[RECORD EXCERPTS]:
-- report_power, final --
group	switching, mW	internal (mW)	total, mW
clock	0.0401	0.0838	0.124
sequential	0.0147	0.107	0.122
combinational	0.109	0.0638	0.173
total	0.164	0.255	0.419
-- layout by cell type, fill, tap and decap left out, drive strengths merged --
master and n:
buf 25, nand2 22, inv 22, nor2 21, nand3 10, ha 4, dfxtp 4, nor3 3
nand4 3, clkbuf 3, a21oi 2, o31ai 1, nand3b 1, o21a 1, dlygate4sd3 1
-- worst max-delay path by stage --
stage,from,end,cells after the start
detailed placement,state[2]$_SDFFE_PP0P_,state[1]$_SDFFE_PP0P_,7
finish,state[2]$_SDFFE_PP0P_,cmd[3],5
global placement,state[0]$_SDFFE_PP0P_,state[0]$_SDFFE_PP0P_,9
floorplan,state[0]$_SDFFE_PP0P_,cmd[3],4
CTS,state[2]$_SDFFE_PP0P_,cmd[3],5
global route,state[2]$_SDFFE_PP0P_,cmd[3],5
[src/mds_pkg.sv]
// ----------------------------------------------------------------------------
// mds_pkg: shared types and constants for the multibyte delimiter splitter
// Item layouts of both channels, configuration register codes and reset values.
// ----------------------------------------------------------------------------
package mds_pkg;

  localparam int BYTE_W     = 8;
  localparam int SEP_LEN_W  = 4;
  localparam int CFG_DATA_W = 64;

  localparam logic [SEP_LEN_W-1:0]  SEP_LEN_RESET   = 4'd1;
  localparam logic [CFG_DATA_W-1:0] SEP_BYTES_RESET = 64'd44;

  typedef enum logic [0:0] {
    REG_SEP_LEN   = 1'b0,
    REG_SEP_BYTES = 1'b1
  } cfg_reg_t;

  typedef struct packed {
    logic [BYTE_W-1:0] data_byte;
    logic              has_data;
    logic              end_of_source;
  } in_item_t;

  typedef struct packed {
    logic [BYTE_W-1:0] out_byte;
    logic              byte_valid;
    logic              segment_end;
    logic              source_done;
    logic              run_last;
  } out_item_t;

endpackage

[src/mds_in_if.sv]
// ----------------------------------------------------------------------------
// mds_in_if: source byte channel
// Valid/ready channel that carries one source item per request.
// ----------------------------------------------------------------------------
interface mds_in_if;
  import mds_pkg::*;

  logic     valid;
  logic     ready;
  in_item_t payload;

  modport source (output valid, output payload, input ready);
  modport sink   (input valid, input payload, output ready);
endinterface

[src/mds_out_if.sv]
// ----------------------------------------------------------------------------
// mds_out_if: segment result channel
// Valid/ready channel that carries one result item per request.
// ----------------------------------------------------------------------------
interface mds_out_if;
  import mds_pkg::*;

  logic      valid;
  logic      ready;
  out_item_t payload;

  modport source (output valid, output payload, input ready);
  modport sink   (input valid, input payload, output ready);
endinterface

[src/mds_cfg.sv]
// ----------------------------------------------------------------------------
// mds_cfg: separator configuration registers
// Holds separator length and bytes and derives the length in use.
// ----------------------------------------------------------------------------
module mds_cfg #(
  parameter int MAX_SEP = 8,
  parameter int LW      = $clog2(MAX_SEP + 1)
) (
  input  logic                           clk,
  input  logic                           rst,
  input  logic                           cfg_write,
  input  mds_pkg::cfg_reg_t              cfg_index,
  input  logic [mds_pkg::CFG_DATA_W-1:0] cfg_data,
  output logic [LW-1:0]                  eff_len,
  output logic [mds_pkg::CFG_DATA_W-1:0] sep_bytes
);
  import mds_pkg::*;

  logic [SEP_LEN_W-1:0] sep_len;

  always_ff @(posedge clk) begin
    if (rst) begin
      sep_len   <= SEP_LEN_RESET;
      sep_bytes <= SEP_BYTES_RESET;
    end else if (cfg_write) begin
      unique case (cfg_index)
        REG_SEP_LEN:   sep_len   <= cfg_data[SEP_LEN_W-1:0];
        REG_SEP_BYTES: sep_bytes <= cfg_data;
        default: ;
      endcase
    end
  end

  // Zero length acts as one byte; anything past the window depth saturates.
  always_comb begin
    if (sep_len == '0) begin
      eff_len = LW'(1);
    end else if (sep_len > SEP_LEN_W'(MAX_SEP)) begin
      eff_len = LW'(MAX_SEP);
    end else begin
      eff_len = sep_len[LW-1:0];
    end
  end

endmodule
<file path="src/mvn_ram.sv">
`default_nettype none

module mvn_ram #(
	parameter int unsigned WIDTH = 8,
	parameter int unsigned DEPTH = 16
) (
	input  wire logic                     clk,
	input  wire logic                     we,
	input  wire logic [$clog2(DEPTH)-1:0] addr,
	input  wire logic [WIDTH-1:0]         wdata,
	output logic      [WIDTH-1:0]         rdata
);

	logic [WIDTH-1:0] mem [DEPTH];

	// single port, read first, registered read
	always_ff @(posedge clk) begin
		if (we) begin
			mem[addr] <= wdata;
		end
		rdata <= mem[addr];
	end

endmodule

`default_nettype wire

</file>
<file path="config.mk">
export PLATFORM = sky130hd
export DESIGN_NAME = mvn_ram
export DESIGN_NICKNAME = d
export VERILOG_FILES = /design/src/mvn_ram.sv
export SDC_FILE = /design/constraint.sdc
export NUM_CORES = 1
export LEC_CHECK = 0
export BUFFER_PORTS_ARGS = -buffer_cell sky130_fd_sc_hd__buf_2
export CAP_MARGIN = 20
export CORE_ASPECT_RATIO = 1.1
export CORE_MARGIN = 8
export CORE_UTILIZATION = 30
export DETAILED_ROUTE_END_ITERATION = 16
export GPL_TIMING_DRIVEN = 0
export PLACE_DENSITY_LB_ADDON = 0.1
export REMOVE_ABC_BUFFERS = 1
export SLEW_MARGIN = 20
export SYNTH_ARGS = -nofsm -noshare
export SYNTH_HDL_FRONTEND = slang
export SYNTH_SLANG_ARGS = --single-unit
export TNS_END_PERCENT = 5
</file>
<file path="constraint.sdc">
create_clock -name clk -period 2.93 [get_ports clk]
set_input_delay 0.879 -clock clk [delete_from_list [all_inputs] [get_ports clk]]
set_output_delay 0.879 -clock clk [all_outputs]
set_load 0.03 [all_outputs]
</file>
Word level (Yosys, flattened, before mapping)
Memories as Yosys holds them, arrays and structs flattened. A register that Yosys moved wholly into a read port is not among the register bits.
Cells that the tools add are included.
{ "totals": {"latchBits": 0, "reg_bits": 0, "output_inout_bits": 8, "inputBits": 14, "romBits": 0, "ram_bits": 128, "n_memories": 1} }
{ "mem_list": {"columns": ["memory", "words", "width", "rd", "rd_ports_with_merged_regs", "wr", "line_no", "text"], "rows": [
  ["mem", 16, 8, 1, 1, 1, "14", "logic [WIDTH-1:0] mem [DEPTH];"]
]} }
{ "classes": {"multipliers": 0, "muxes": 2, "n_lt_le_gt_ge": 0, "n_eq_ne": 0, "n_reduce_logical": 0, "n_bitwise": 0, "shifts": 0, "n_addsub": 0, "div": 0} }
{ "ops": {"columns": ["op", "count"], "rows": [
  ["2-to-1 mux 1 bit", 2]
]} }

Longest topological paths before layout
Gate-level depths: netlist of the first run.
{ "logic_depth": {"depth_word": 2, "depth_mapped": 5} }

Least setup slack after synthesis of the first run
Ideal clock, no wire load.
{ "synth_timing": {"kind": "input -> register", "start": "input port addr[2]", "end": "memory mem[0][0], enable pin", "setup_time_ns": 0.383, "required_time_ns": 2.547, "t_arrival_ns": 1.989, "path_slack_ns": 0.558, "path_stages": 2, "cell_sequence": "or3b_2 nor3_1"} }
{ "synth_rtl": {"columns": ["element", "line_no", "text"], "rows": [
  ["from (decl)", "9", "input wire logic [$clog2(DEPTH)-1:0] addr,"],
  ["to (decl)", "14", null]
]} }
No word-level cell before the write port.

Worst setup path after layout of the first run
{ "layout_timing": {"start": "input port addr[1]", "end": "memory mem[15][2], enable pin"} }
No word-level cell before the write port.

==> results of run 1 <==
critical path: stages:
cell and delay, ps:
buf_2 760, nand2_1 270, nor2_1 780
path summary, 6_finish.rpt:
kind              start         end  slack (ps)
min          mem[14][1]    rdata[1]         660
max             addr[1]  mem[15][2]         230
max reg2reg  mem[11][7]    rdata[7]        1500
min reg2reg  mem[14][1]    rdata[1]         660
cells by family (layout without fill, tap and decap cells):
kind of cell / Yosys count / count (layout) / synth area share (%)
AO/OA/AOI/OAI: 16 / 16 / 2.37
AND/OR/NAND/NOR: 35 / 35 / 3.21
buffers and inverters: 11 / 57 / 1.19
multiplexers: 32 / 32 / 14.2
flip-flops: 136 / 136 / 79.0
sequential cells by signal (all words and copies together), names as in the netlist:
name / cells
mem: 128
rdata: 8
through the flow:
step           setup WS, ps  hold WS [ps]  cells  util (%)  cell area [µm²]
6_report                231           664    484      35.5             5950
2_1_floorplan           558           635    219         -             5010
5_1_grt               -43.4           704    484      35.5             5950
4_1_cts                 121           668    484      35.5             5950
3_5_place_dp           -320           656    452      32.4             5430
3_3_place_gp           -595           656    448      32.0             5370
cell usage in the layout (no fill, tap or decap):
cell type    n
dfxtp_1      8
and2_1       1
clkbuf_16   17
nand3_1      1
buf_2       20
nor2b_1      2
buf_4        5
clkinv_1     3
or3b_2       1
clkbuf_8     4
nand2_1      9
nand3b_1     2
clkinv_2     2
nor2_1      13
a22oi_1     16
nand2b_1     2
nor3_2       4
edfxtp_1   128
mux4_2      32
clkbuf_1     6
metal layers:
metal	vias to the layer above	global-route usage [%]	wire (µm)
met2	27	17.7	5410
met5	-	0	0
li1	1026	-	-
met1	1195	12.6	4690
met4	0	5.90	230
met3	14	2.60	194
report_power, final:
group / internal (mW) / switching, mW
registers: 2.18 / 0.00968
logic: 0.0793 / 0.141
clock network: 1.16 / 0.728
layout make-up:
cell class	count	area [µm²]	share of cell area, %
clock inverter	5	21.3	0.358
clock buffer	27	503	8.45
tap	208	260	4.37
sequential	136	4000	67.3
timing repair buffer	25	138	2.31
multi-input combinational	83	1020	17.2
cell usage after synthesis, drive strengths merged, types with 2 or more instances:
| cell | instances | area [µm²] |
|---|---|---|
| edfxtp | 128 | 3840 |
| mux4 | 32 | 721 |
| a22oi | 16 | 120 |
| nor2 | 13 | 48.8 |
| nand2 | 9 | 33.8 |
| buf | 8 | 47.5 |
| dfxtp | 8 | 160 |
| nor3 | 4 | 20.0 |
| clkbuf | 3 | 12.5 |
| nand2b | 2 | 12.5 |
| nand3b | 2 | 15.0 |
| nor2b | 2 | 12.5 |
==> flow_summary.toml, run 1 <==
[yosys]
yosysWarnings = 0
ys_seq_area_share_pct = 79.0
synth_edf_count = 128
synthFlopType = "edfxtp_1"
syn_area_um2 = 5070
ys_types = 18
syn_inst = 230
synth.ff_latch_count = 136
synthArstFlopShare_pct = 0
syn_avg_cell_area_um2 = 22.0

[final_layout]
area.growth.synth_to_final_pct = 17.4
post_route_cells_drive_above_1_share_pct = 30.8
antenna_cells = 0
fillers = 1588
final_nets = 277

[worst_hold_path]
holdPathStages = 3
hold_path_class = "flop to flop"

[setup_path]
rr_worst_depth = 3
required_ps = 2960
start_kind = "input pin"
crit_type = "input pin to flop"
end_kind = "flop"
critPathArrivalTime_ps = 2730
path_max_fanout = 39

[die]
dieHeight_um = 152
start_util_pct = 30.2
io_pins = 22
die_area_um2 = 21300
core_area_um2 = 16800
die_w_um = 140
num_rows = 50

[timing]
clock_skew_ps = 7.61
tightest_slew_ps = 1050
slew_viol_final = 0
final_hold_viol_count = 0
max_clock_freq_ghz = 0.371
setup_tns_ps = 0
slew_headroom_pct = 30.2
fin_crit_ps = 2700
rsz0062_at_grt = "yes"
post-route-period-util_pct = 92.1
setup_viol = 0

[clocking]
clkTransAtPathRegs_ps = 50
postCtsSetupRepairBufs = 0
cts.htree.levels = 4
hold_buffers = 0
postCtsResizedCells = 0
clk_latency_ps = 410
cts_root_buf = "clkbuf_16"
clockBufferDepth = 2
cts.sinks = 136
cts_tree = "built"
cts_buffers = 17

[power_and_ir_drop]
leakagePower_nw = 1.90
powerDensity_nw_per_um2 = 722
p_total_mw = 4.29
ir_drop_mv = 0.383

[detailed_routing]
drcViolationCount = 0
vias_per_cell = 4.67
vias = 2262
routedWlPerCell_um = 21.7
wl_mm = 10.5
postRouteAntennaNets = 0
drt-initial-drc-count = 142
drtPass1Iterations = 4

[job]
drv_cap = 0

[global_route]
overflow = 0
antenna_found_initial = 0
grt_max_degree = 40
grt_pass1_vias = 2568
grt_pass1_wl_mm = 16.2
grt.total_usage_pct = 10.7

[placement]
hpwl_mm = 6.32
gp_congestion = 0.656
numPortBuffers = 21

[run_status]
status = "completed"
Power figures use the tool's default switching activity.
==> inputs of run 2 (changes only) <==
--- a/config.mk
+++ b/config.mk
@@ -7,7 +7,7 @@
 export LEC_CHECK = 0
 export BUFFER_PORTS_ARGS = -buffer_cell sky130_fd_sc_hd__buf_2
 export CAP_MARGIN = 20
-export CORE_ASPECT_RATIO = 1.1
+export CORE_ASPECT_RATIO = 1.5
 export CORE_MARGIN = 8
 export CORE_UTILIZATION = 30
 export DETAILED_ROUTE_END_ITERATION = 16
==> flow_summary.toml, run 2 (synthesis gave the netlist of run 1 again) <==
[die]
num_rows = 58
core_area_um2 = 16700
die_w_um = 122
start_util_pct = 30.4
dieHeight_um = 175
die_area_um2 = 21400
io_pins = 22

[global_route]
grt_pass1_vias = 2520
grt.total_usage_pct = 10.0
grt_pass1_wl_mm = 15.4
overflow = 0
antenna_found_initial = 0
grt_max_degree = 40

[detailed_routing]
drtPass1Iterations = 4
drcViolationCount = 0
wl_mm = 9.88
routedWlPerCell_um = 20.5
vias_per_cell = 4.58
drt-initial-drc-count = 164
vias = 2211
postRouteAntennaNets = 0

[worst_hold_path]
min-delay-start = "mem[13][5]"
hold_path_class = "flop to flop"
hold_end = "rdata[5]"
holdPathStages = 3

[placement]
gp_congestion = 0.649
placed_cells_incl_taps = 451
numPortBuffers = 21
hpwl_mm = 6.54

[clocking]
clk_latency_ps = 400
clkTransAtPathRegs_ps = 60
cts.htree.levels = 4
cts_buffers = 17
cts_root_buf = "clkbuf_16"
cts_tree = "built"
clockBufferDepth = 2
cts.sinks = 136

[final_layout]
regMostFlops = "mem"
post_route_cells_drive_above_1_share_pct = 32.2
fin_cells = 483
biggestRegsByFlops = "mem: 128 flops, rdata: 8 flops"
largest_reg_flops = 128
fillers = 1578
antenna_cells = 0
finish.utilization_pct = 35.8
area.growth.synth_to_final_pct = 17.8
final_common_cell = "edfxtp_1"
mostFrequentLayoutCells = "edfxtp_1, mux4_2, buf_2"
final_nets = 274

[setup_path]
critPathArrivalTime_ps = 2780
path_cells = "buf_2 -> nand2b_1 -> nor2_1"
cp_top_family = "simple AND/OR/NAND/NOR gates"
r2r_start = "mem[11][3]"
required_ps = 2960
slowest_delay_ps = 810
r2r_end = "rdata[3]"
reg2reg_setup_slack_ps = 1620
start_kind = "input pin"
cpMaxStageDelayCell = "nor2_1"
path_buf_inv = 1
path_max_fanout = 39
end_kind = "flop"
crit_type = "input pin to flop"
rr_worst_depth = 3

[power_and_ir_drop]
p_total_mw = 4.40
leakagePower_nw = 1.89
ir_drop_mv = 0.286
powerDensity_nw_per_um2 = 737

[timing]
slew_headroom_pct = 30.0
rsz0062_at_grt = "no"
final_hold_viol_count = 0
post-route-period-util_pct = 94.1
max_clock_freq_ghz = 0.363
fin_crit_ps = 2760
setup_viol = 0
tightest_slew_ps = 1050
whs_ps = 677
slew_viol_final = 0
clock_skew_ps = 6.48
setup_tns_ps = 0

[job]
drv_cap = 0

[run_status]
status = "completed"
-- run 2: power breakdown --
part / internal (mW) / switching (mW)
Clock: 1.24 / 0.764
Combinational: 0.0786 / 0.137
Sequential: 2.18 / 0.00953
Total: 3.49 / 0.910
-- run 2: how the worst max path moves through the flow --
stage | startpoint | endpoint | slack, ps | cells after the start
2_1_floorplan | addr[2] | mem[0][0] | 560 | 2
3_3_place_gp | addr[0] | mem[11][6] | -670 | 3
3_5_place_dp | addr[1] | mem[11][7] | -410 | 3
4_1_cts | addr[1] | mem[11][6] | 20 | 3
5_1_grt | addr[1] | mem[10][6] | 6 | 3
6_report | addr[1] | mem[10][6] | 170 | 3
-- run 2: worst register-to-register path, cell delays in order, from the launching register on --
cell,delay [ps]
edfxtp_1,360
mux4_2,480
a22oi_1,220
nand2_1,120
-- run 2: layer usage --
| metal | GRT usage (%) | wire length [µm] | vias to the layer above | share of wire (%) |
|---|---|---|---|---|
| met2 | 17.1 | 5340 | 37 | 54 |
| met3 | 2.39 | 255 | 13 | 2.6 |
| met4 | 4.44 | 183 | 0 | 1.9 |
| li1 | - | - | 1018 | - |
| met1 | 11.6 | 4100 | 1143 | 41 |
| met5 | 0 | 0 | - | 0 |
-- run 2: stage by stage --
| step | cell area, µm² | worst slack [ps] |
|---|---|---|
| after global routing | 5970 | 6.23 |
| final | 5970 | 173 |
| after floorplan | 5010 | 558 |
| after CTS | 5970 | 23.0 |
| after global placement | 5380 | -667 |
| after detailed placement | 5410 | -411 |
-- run 2: area by class of cell --
| cell class | count | area, µm² | share of cell area, % |
|---|---|---|---|
| clock buffers | 18 | 429 | 7.19 |
| multi-input cells | 83 | 1030 | 17.2 |
| clock inverters | 14 | 134 | 2.24 |
| well taps | 210 | 263 | 4.40 |
| repair buffers | 22 | 115 | 1.93 |
| flip-flops and latches | 136 | 4000 | 67.1 |
-- run 2: timing repair --
action                     CTS  global route
resized for setup            0             1
hold buffers                 0             0
setup endpoints to repair    0             8
setup buffers                0             0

[WHAT IS REQUIRED]: In the listing above, find the line containing "CTS,state[2]$_SDFFE_PP0P_,cmd[3],5" and the line containing "logic [BYTE_W-1:0] data_byte;", then quote both, plus every line between them, exactly as written.

[WRITTEN ANSWER]:
CTS,state[2]$_SDFFE_PP0P_,cmd[3],5
global route,state[2]$_SDFFE_PP0P_,cmd[3],5
[src/mds_pkg.sv]
// ----------------------------------------------------------------------------
// mds_pkg: shared types and constants for the multibyte delimiter splitter
// Item layouts of both channels, configuration register codes and reset values.
// ----------------------------------------------------------------------------
package mds_pkg;

  localparam int BYTE_W     = 8;
  localparam int SEP_LEN_W  = 4;
  localparam int CFG_DATA_W = 64;

  localparam logic [SEP_LEN_W-1:0]  SEP_LEN_RESET   = 4'd1;
  localparam logic [CFG_DATA_W-1:0] SEP_BYTES_RESET = 64'd44;

  typedef enum logic [0:0] {
    REG_SEP_LEN   = 1'b0,
    REG_SEP_BYTES = 1'b1
  } cfg_reg_t;

  typedef struct packed {
    logic [BYTE_W-1:0] data_byte;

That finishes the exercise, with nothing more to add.